PROBLEM REQUIREMENTS:
State how many lines below hold the word "hFFFF". Give that number and no other text.

Stored records:

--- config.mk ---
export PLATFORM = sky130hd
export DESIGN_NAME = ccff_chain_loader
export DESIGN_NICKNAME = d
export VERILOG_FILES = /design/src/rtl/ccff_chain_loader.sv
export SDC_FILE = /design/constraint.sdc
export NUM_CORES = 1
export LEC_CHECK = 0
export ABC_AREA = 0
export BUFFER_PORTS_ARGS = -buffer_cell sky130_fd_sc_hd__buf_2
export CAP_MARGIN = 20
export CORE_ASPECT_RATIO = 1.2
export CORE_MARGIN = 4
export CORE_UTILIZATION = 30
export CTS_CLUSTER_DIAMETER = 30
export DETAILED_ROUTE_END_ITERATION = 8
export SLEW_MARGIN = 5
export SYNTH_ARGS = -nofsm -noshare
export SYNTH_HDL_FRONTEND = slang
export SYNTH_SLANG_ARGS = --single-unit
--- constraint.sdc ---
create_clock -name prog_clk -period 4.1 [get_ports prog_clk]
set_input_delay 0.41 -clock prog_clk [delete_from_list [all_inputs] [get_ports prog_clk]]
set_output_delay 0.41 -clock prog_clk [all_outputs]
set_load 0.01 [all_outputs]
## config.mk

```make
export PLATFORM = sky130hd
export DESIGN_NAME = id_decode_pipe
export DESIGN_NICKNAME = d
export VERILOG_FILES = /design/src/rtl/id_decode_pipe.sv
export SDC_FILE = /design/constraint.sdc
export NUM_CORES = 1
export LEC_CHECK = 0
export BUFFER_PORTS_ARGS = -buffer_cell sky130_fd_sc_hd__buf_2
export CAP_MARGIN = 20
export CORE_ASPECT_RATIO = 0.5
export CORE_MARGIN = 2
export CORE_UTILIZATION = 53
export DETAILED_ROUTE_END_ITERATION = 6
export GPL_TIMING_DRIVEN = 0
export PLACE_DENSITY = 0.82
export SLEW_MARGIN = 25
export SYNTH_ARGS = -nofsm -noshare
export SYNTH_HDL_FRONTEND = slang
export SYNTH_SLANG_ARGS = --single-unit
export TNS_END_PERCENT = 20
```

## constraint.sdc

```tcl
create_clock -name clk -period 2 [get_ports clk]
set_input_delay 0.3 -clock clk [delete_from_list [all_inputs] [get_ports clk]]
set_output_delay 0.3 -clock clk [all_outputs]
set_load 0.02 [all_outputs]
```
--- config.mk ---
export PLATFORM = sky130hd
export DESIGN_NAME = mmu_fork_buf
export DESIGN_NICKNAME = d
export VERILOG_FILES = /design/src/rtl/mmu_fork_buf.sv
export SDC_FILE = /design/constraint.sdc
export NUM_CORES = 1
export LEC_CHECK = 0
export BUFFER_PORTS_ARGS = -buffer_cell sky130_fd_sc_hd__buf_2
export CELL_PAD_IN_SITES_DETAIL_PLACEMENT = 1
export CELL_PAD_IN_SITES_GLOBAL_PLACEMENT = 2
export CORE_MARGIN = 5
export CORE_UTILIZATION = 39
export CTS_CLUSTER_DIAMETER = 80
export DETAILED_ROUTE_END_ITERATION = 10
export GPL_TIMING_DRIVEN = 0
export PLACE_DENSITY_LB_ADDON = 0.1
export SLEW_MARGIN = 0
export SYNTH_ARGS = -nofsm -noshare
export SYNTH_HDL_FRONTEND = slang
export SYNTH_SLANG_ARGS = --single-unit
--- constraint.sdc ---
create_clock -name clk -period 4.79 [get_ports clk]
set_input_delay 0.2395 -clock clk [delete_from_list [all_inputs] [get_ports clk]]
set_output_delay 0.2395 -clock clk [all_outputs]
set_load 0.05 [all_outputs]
---
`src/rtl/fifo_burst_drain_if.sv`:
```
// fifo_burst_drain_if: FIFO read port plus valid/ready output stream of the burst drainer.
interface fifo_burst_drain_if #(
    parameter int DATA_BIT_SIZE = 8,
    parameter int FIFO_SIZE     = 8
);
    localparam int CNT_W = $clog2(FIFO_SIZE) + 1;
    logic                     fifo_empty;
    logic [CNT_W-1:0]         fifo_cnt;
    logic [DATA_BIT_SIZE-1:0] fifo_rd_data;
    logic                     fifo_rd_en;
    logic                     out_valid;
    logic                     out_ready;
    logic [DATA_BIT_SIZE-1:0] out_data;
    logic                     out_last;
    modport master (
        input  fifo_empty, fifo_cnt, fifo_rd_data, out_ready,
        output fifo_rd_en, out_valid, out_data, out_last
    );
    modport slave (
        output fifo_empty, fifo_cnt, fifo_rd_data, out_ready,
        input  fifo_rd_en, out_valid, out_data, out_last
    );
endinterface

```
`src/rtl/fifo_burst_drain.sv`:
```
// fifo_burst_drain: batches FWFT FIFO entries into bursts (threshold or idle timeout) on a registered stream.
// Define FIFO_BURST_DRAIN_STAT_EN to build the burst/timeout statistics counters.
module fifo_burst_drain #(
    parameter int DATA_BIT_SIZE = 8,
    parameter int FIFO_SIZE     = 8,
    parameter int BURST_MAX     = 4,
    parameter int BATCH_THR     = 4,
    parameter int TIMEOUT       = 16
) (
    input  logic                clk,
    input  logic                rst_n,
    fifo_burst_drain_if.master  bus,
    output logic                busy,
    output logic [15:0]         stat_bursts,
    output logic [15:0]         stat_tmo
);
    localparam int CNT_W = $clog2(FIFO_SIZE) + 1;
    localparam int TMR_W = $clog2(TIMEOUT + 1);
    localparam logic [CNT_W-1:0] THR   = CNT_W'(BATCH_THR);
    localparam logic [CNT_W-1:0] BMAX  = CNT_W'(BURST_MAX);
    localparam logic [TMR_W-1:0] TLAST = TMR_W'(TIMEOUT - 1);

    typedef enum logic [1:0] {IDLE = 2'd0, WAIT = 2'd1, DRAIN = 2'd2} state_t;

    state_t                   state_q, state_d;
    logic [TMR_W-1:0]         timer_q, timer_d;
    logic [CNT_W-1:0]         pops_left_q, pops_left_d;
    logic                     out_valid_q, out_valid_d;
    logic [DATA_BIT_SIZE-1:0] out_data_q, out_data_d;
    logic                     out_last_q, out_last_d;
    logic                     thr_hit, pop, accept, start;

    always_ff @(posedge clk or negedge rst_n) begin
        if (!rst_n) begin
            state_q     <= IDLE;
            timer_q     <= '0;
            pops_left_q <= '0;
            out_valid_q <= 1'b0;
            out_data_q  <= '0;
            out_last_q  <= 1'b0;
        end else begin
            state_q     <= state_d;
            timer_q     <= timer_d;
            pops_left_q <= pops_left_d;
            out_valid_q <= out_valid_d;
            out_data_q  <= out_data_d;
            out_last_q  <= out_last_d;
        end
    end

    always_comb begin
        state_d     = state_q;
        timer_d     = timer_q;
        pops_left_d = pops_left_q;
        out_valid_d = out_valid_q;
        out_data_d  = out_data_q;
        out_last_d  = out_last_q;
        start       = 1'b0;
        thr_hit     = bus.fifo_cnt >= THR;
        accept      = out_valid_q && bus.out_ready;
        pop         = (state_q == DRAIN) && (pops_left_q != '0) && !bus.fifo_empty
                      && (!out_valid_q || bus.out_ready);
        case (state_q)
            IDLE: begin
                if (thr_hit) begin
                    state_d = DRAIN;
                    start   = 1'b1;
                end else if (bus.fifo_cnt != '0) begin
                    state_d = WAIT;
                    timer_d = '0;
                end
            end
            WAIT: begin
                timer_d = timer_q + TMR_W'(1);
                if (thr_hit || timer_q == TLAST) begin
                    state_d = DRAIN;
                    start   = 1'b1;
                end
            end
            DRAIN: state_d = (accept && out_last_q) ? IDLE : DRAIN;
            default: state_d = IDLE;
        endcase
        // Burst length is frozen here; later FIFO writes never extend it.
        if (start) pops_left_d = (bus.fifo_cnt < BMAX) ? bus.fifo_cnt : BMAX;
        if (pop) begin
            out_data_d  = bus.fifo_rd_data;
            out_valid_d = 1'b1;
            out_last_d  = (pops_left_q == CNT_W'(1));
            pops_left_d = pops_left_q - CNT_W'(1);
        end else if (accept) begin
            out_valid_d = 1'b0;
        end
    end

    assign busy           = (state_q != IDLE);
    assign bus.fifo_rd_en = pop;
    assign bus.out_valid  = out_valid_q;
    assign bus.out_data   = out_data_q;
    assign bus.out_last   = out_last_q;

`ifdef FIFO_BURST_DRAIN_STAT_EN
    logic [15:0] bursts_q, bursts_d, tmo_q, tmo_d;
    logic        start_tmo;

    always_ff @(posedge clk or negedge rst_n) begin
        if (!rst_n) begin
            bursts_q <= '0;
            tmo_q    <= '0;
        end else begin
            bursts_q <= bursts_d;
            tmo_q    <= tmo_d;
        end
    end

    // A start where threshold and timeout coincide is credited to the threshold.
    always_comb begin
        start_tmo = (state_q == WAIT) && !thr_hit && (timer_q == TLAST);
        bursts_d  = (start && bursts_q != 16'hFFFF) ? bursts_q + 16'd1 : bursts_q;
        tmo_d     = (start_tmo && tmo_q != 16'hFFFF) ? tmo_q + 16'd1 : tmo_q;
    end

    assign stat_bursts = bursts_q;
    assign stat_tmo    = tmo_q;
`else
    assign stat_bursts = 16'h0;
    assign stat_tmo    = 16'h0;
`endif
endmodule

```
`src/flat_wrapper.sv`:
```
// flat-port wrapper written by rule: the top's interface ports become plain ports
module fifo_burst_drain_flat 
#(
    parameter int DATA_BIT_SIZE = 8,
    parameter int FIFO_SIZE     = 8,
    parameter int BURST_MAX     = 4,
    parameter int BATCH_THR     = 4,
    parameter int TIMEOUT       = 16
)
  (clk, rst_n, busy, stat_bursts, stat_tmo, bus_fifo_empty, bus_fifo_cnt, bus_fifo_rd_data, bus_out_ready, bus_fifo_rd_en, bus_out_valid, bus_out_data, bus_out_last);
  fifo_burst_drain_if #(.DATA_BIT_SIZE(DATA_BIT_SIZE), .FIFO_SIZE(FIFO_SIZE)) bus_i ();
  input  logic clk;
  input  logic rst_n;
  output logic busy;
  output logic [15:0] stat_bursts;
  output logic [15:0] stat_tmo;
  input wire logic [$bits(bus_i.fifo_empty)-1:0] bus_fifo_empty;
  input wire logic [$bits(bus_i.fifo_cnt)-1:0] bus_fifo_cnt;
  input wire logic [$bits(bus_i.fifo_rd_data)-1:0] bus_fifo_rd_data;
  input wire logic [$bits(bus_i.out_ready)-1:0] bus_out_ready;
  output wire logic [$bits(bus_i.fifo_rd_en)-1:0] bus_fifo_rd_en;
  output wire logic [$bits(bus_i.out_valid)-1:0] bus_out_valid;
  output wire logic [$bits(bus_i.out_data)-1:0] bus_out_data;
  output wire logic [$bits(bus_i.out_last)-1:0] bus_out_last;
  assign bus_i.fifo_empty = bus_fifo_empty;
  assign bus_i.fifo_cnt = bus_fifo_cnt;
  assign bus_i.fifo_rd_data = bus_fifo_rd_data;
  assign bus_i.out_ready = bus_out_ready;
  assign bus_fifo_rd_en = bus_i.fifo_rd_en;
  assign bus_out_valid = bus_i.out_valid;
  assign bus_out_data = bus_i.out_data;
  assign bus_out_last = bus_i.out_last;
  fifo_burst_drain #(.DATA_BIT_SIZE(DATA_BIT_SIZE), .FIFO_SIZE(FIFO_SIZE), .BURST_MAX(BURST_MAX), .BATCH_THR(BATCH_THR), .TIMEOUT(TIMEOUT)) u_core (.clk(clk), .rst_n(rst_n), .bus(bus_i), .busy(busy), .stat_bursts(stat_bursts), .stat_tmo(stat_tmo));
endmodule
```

EXERCISE RESPONSE:
2